Let $$f(x) = \frac{1}{2} x_1^2 + \frac{1}{2} x_2^2 – \log(1 + x_1
+ x_2)$$ be defined on $x_i \in (a, b]$, where $a$ is possibly $0$, $b > 0$.
I wish to show that the function is strongly convex on the domain of $f$ and find the strong convexity parameter $\mu$ associated with it.

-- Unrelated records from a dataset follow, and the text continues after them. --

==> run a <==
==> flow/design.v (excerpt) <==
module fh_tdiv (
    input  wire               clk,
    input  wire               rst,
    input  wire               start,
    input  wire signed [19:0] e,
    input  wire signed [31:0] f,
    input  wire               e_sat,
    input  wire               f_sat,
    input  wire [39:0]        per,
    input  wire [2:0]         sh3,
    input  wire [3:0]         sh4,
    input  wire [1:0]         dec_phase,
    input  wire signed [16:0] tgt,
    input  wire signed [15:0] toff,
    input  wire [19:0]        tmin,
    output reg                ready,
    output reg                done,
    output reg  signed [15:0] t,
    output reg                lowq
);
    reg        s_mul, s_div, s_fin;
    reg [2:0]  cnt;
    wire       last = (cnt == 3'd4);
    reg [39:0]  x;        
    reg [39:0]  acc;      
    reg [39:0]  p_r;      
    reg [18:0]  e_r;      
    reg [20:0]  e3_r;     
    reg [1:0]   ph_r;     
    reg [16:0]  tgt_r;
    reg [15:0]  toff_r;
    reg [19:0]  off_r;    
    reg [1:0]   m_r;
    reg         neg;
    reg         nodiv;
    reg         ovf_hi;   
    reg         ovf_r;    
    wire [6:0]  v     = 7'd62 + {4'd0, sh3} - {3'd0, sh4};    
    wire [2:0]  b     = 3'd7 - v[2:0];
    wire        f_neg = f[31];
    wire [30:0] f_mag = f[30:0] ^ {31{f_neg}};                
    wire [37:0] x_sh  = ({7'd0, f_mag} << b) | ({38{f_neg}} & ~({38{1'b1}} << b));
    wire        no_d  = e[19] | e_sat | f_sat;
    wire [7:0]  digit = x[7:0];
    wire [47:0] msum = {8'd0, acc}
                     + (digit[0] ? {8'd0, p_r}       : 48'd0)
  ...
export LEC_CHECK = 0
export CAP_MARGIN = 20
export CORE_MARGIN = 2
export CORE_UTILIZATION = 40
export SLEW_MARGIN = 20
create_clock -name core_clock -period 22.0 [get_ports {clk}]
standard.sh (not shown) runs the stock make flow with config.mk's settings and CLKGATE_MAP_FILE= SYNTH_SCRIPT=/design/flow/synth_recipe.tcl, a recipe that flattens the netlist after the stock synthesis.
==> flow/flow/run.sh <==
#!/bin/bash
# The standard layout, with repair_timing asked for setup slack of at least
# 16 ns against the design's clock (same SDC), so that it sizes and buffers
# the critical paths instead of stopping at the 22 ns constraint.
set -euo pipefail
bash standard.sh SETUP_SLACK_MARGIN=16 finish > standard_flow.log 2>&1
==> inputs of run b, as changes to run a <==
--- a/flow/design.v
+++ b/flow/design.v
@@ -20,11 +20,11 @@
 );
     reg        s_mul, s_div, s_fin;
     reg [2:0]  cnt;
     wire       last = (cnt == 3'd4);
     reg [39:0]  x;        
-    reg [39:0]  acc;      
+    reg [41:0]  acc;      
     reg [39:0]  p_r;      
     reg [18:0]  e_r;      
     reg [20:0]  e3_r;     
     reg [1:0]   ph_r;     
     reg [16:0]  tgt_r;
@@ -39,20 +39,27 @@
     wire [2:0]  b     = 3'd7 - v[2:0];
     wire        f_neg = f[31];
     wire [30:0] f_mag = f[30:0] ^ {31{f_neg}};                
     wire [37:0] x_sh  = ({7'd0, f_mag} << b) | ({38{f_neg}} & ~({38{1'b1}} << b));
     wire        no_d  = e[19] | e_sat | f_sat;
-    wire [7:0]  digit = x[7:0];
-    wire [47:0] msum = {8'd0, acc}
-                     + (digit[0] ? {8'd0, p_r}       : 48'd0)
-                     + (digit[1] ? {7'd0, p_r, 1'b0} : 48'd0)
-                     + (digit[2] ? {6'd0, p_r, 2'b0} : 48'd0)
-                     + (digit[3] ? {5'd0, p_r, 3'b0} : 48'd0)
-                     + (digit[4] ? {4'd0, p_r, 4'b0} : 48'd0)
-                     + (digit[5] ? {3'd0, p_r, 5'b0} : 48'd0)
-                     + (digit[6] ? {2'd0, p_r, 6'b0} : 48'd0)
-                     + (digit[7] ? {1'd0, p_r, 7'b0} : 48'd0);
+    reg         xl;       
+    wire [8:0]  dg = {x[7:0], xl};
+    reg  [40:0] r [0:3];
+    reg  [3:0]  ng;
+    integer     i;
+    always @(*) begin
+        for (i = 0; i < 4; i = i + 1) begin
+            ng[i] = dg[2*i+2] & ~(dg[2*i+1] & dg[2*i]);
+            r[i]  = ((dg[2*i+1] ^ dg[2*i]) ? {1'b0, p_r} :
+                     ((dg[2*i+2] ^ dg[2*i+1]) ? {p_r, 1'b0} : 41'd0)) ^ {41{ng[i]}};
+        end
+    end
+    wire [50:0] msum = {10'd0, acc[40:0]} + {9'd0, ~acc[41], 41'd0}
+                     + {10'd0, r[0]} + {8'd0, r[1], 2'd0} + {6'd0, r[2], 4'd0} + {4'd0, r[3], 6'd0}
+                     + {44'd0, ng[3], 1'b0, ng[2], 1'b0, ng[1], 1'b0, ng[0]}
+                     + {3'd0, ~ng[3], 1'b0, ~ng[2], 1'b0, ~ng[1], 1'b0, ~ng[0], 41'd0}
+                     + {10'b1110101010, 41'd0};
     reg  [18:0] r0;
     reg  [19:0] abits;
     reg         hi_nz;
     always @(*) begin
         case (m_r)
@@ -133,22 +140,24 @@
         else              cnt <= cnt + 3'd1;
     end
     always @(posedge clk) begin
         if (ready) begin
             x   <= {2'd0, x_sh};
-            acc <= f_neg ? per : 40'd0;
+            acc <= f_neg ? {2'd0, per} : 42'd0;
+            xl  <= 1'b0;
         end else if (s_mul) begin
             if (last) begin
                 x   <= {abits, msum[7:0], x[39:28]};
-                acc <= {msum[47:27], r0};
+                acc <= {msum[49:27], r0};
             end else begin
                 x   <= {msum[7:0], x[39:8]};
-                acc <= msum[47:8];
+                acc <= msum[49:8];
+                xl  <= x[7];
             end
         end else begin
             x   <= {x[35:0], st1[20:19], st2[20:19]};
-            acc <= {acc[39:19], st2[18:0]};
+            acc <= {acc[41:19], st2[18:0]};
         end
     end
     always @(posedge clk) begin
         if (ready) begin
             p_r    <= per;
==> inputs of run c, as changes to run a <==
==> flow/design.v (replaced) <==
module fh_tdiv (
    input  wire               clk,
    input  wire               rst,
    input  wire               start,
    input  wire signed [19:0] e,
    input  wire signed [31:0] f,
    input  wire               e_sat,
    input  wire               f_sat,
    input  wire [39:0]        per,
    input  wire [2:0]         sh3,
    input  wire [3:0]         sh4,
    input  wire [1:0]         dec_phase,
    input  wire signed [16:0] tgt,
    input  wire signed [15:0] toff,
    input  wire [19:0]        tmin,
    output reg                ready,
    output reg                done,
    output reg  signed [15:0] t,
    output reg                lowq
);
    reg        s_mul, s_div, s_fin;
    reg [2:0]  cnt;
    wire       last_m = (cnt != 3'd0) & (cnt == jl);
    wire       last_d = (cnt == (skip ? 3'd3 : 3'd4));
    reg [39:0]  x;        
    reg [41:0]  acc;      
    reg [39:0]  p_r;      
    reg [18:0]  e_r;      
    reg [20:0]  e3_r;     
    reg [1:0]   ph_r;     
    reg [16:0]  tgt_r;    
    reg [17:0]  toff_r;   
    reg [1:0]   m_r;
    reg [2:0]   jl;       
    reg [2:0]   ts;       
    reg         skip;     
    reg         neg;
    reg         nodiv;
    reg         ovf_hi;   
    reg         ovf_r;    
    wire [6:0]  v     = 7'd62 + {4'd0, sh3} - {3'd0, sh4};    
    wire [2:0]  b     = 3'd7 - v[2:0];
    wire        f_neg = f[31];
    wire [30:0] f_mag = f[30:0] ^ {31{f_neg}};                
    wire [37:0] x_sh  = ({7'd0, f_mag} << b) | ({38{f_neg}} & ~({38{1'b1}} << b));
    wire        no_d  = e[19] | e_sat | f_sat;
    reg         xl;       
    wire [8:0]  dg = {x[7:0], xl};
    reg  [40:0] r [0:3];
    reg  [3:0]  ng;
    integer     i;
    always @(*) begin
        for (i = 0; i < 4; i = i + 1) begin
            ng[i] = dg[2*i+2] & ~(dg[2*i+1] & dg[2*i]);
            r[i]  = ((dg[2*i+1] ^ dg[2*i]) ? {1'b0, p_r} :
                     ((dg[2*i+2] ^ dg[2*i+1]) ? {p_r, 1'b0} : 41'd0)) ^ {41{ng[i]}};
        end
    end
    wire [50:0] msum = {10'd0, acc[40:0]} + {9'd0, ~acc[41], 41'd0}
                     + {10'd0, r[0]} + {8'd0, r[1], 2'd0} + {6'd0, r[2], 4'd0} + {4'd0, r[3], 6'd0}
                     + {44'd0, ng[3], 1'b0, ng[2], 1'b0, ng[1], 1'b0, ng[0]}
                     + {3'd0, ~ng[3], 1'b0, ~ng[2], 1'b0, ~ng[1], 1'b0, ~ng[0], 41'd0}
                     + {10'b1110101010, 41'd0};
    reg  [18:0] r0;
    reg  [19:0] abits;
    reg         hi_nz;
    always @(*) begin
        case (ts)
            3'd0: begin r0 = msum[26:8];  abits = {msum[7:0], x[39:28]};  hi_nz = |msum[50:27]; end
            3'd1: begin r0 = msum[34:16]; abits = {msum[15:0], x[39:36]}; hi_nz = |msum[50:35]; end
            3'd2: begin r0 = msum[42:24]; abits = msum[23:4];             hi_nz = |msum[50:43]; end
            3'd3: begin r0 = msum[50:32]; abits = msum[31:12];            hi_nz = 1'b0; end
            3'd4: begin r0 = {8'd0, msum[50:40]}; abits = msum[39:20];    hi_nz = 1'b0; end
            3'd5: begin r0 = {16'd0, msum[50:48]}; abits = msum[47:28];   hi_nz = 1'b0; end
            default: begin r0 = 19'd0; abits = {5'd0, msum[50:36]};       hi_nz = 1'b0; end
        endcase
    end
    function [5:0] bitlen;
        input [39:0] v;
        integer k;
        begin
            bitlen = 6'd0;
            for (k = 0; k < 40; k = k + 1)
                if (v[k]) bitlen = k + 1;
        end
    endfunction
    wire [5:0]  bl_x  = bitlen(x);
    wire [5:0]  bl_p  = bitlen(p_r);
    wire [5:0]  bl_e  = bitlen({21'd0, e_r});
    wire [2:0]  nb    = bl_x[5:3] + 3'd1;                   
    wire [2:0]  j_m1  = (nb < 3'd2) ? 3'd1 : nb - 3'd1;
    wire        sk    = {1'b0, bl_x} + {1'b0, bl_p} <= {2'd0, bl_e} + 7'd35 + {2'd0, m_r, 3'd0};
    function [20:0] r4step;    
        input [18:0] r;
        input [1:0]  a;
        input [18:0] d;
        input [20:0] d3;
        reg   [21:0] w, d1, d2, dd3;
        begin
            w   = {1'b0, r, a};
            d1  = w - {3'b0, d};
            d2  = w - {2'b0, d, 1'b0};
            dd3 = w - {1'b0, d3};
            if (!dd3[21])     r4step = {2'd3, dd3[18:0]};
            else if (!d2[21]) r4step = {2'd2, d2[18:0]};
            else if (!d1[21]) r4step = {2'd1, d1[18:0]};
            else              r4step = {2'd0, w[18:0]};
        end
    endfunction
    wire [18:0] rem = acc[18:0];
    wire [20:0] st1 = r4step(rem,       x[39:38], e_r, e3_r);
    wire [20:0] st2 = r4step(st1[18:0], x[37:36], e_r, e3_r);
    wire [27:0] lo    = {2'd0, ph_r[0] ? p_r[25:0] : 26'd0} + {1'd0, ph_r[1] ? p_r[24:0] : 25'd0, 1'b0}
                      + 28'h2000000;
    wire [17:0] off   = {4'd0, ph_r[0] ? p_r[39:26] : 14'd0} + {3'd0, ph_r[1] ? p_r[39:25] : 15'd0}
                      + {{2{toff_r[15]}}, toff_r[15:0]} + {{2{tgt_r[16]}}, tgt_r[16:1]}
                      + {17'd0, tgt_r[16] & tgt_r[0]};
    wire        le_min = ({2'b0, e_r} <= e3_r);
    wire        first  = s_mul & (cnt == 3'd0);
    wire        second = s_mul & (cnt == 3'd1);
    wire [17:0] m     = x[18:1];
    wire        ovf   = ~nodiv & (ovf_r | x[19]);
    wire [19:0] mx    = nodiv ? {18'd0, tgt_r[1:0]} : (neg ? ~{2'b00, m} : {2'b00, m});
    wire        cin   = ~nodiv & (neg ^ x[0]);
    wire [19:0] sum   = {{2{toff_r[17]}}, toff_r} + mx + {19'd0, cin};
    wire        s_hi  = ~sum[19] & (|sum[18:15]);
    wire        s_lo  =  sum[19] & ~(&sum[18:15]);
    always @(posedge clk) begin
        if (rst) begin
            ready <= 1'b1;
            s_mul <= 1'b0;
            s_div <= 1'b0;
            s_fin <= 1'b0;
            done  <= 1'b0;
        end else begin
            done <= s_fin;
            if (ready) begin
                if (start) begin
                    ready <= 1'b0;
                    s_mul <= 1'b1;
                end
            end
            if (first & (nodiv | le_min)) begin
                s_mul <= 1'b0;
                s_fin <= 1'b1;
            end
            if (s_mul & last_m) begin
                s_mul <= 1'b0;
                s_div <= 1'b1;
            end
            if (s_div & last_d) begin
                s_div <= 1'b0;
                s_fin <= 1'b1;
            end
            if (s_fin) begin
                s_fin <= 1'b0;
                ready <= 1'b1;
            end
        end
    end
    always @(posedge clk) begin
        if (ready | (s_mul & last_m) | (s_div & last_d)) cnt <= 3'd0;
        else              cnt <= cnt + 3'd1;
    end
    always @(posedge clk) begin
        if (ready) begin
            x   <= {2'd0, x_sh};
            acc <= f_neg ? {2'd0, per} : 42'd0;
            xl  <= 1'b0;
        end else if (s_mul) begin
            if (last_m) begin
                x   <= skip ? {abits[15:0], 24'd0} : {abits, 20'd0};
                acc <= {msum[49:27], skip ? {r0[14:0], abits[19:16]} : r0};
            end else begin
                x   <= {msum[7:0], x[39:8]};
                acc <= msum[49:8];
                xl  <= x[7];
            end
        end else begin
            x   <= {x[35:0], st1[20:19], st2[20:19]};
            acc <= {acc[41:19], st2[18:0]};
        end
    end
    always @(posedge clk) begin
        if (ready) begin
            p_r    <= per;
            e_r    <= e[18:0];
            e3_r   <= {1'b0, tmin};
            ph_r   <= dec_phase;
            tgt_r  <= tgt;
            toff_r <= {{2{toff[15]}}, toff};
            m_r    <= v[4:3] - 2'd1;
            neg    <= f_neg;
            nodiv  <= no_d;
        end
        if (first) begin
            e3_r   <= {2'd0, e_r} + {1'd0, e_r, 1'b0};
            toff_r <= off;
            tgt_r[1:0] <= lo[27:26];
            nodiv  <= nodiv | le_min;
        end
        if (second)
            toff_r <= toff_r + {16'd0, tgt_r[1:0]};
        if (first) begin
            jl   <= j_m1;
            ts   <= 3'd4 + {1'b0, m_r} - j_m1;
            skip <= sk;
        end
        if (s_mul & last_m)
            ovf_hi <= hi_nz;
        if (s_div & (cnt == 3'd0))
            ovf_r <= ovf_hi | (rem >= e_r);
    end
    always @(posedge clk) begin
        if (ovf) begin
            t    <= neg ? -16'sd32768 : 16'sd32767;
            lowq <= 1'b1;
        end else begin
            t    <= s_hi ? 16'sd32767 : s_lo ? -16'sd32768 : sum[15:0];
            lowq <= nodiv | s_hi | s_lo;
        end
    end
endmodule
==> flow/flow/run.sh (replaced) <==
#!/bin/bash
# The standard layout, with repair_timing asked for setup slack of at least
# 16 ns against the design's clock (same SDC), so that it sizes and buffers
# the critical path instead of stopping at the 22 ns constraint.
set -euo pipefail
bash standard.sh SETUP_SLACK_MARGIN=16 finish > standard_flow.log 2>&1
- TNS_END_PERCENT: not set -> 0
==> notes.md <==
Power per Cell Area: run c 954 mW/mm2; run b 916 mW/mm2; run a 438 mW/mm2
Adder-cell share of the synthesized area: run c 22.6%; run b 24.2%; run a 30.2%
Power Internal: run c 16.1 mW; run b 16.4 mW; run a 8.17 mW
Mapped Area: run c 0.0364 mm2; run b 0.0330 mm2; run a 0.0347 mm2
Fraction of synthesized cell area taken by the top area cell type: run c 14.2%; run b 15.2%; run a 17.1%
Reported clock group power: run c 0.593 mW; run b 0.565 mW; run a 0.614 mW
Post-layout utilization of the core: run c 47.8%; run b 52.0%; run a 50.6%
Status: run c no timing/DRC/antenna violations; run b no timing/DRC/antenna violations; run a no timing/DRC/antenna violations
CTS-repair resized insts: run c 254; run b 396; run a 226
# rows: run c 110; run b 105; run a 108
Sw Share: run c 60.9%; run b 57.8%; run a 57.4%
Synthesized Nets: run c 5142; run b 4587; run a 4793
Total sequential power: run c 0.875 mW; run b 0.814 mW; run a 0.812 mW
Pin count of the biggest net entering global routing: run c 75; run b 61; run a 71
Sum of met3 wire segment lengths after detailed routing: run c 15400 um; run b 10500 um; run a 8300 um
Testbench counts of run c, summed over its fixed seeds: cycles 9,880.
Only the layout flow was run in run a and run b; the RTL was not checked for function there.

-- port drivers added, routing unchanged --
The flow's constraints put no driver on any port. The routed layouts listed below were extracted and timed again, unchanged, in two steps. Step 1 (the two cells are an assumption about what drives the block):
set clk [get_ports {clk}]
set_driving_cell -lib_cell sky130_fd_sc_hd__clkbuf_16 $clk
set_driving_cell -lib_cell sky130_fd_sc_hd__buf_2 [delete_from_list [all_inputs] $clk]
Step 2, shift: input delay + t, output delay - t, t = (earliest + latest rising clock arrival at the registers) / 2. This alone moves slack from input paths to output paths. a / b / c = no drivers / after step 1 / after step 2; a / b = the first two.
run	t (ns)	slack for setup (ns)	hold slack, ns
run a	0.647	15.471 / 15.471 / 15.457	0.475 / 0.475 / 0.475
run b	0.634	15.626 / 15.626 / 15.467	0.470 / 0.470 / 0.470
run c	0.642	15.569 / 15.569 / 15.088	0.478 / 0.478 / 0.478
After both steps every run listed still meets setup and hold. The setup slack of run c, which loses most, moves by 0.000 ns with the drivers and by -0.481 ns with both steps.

One way is by computing the Hessian. By a short calculation, it can be shown
$$\nabla f(x) = \left( x_1 – \dfrac{1}{1+x_1+x_2}, x_2 – \dfrac{1}{1+x_1+x_2} \right)$$
And
$$\nabla^2 f(x) = \begin{bmatrix} 1 + \dfrac{1}{(1+x_1+x_2)^2} & \dfrac{1}{(1+x_1+x_2)^2} \\ \dfrac{1}{(1+x_1+x_2)^2} & 1 + \dfrac{1}{(1+x_1+x_2)^2} \end{bmatrix}$$
Now I need to show that
$$y \nabla^2 f(x) y \geq \mu \|y\|^2$$ for all $y$ in the domain of $f$
where $\mu$ is the parameter of strong convexity.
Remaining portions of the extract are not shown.